_Problem_
In the listing below, how many lines contain "unit"? Answer with the number alone.

Segment Start: Material provided

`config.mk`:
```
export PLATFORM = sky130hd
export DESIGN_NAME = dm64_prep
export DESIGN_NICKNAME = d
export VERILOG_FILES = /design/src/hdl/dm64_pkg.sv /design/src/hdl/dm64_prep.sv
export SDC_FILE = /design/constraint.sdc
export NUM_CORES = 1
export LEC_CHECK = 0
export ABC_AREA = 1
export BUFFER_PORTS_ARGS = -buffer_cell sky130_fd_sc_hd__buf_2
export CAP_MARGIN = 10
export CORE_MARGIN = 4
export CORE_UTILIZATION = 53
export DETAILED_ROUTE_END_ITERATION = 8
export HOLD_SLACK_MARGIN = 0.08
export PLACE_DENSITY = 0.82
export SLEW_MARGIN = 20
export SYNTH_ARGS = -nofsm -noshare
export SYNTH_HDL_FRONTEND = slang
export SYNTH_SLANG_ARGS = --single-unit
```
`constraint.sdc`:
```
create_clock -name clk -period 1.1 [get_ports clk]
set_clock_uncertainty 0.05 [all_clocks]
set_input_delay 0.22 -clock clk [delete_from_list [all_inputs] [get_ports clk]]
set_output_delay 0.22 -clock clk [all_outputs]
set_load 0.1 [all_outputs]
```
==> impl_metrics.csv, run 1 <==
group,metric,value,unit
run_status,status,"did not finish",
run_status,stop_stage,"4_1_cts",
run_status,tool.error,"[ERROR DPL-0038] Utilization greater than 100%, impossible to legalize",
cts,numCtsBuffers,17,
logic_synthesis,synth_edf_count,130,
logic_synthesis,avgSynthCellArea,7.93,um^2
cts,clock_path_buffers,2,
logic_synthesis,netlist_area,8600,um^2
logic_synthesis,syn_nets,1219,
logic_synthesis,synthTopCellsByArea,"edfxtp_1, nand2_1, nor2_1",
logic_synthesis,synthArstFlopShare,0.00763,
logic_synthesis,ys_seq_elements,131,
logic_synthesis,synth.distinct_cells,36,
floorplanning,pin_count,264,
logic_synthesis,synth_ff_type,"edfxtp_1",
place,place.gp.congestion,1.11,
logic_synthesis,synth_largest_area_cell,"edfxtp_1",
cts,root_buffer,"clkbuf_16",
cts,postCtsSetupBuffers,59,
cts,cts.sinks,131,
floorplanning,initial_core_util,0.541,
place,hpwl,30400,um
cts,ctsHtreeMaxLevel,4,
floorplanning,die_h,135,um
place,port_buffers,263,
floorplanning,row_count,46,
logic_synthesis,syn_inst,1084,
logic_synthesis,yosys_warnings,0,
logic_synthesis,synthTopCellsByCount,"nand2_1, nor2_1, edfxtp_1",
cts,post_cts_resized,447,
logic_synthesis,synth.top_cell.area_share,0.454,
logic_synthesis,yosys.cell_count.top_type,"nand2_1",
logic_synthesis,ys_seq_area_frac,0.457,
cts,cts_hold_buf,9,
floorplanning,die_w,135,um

Segment End: Material provided

_Output of the task_
2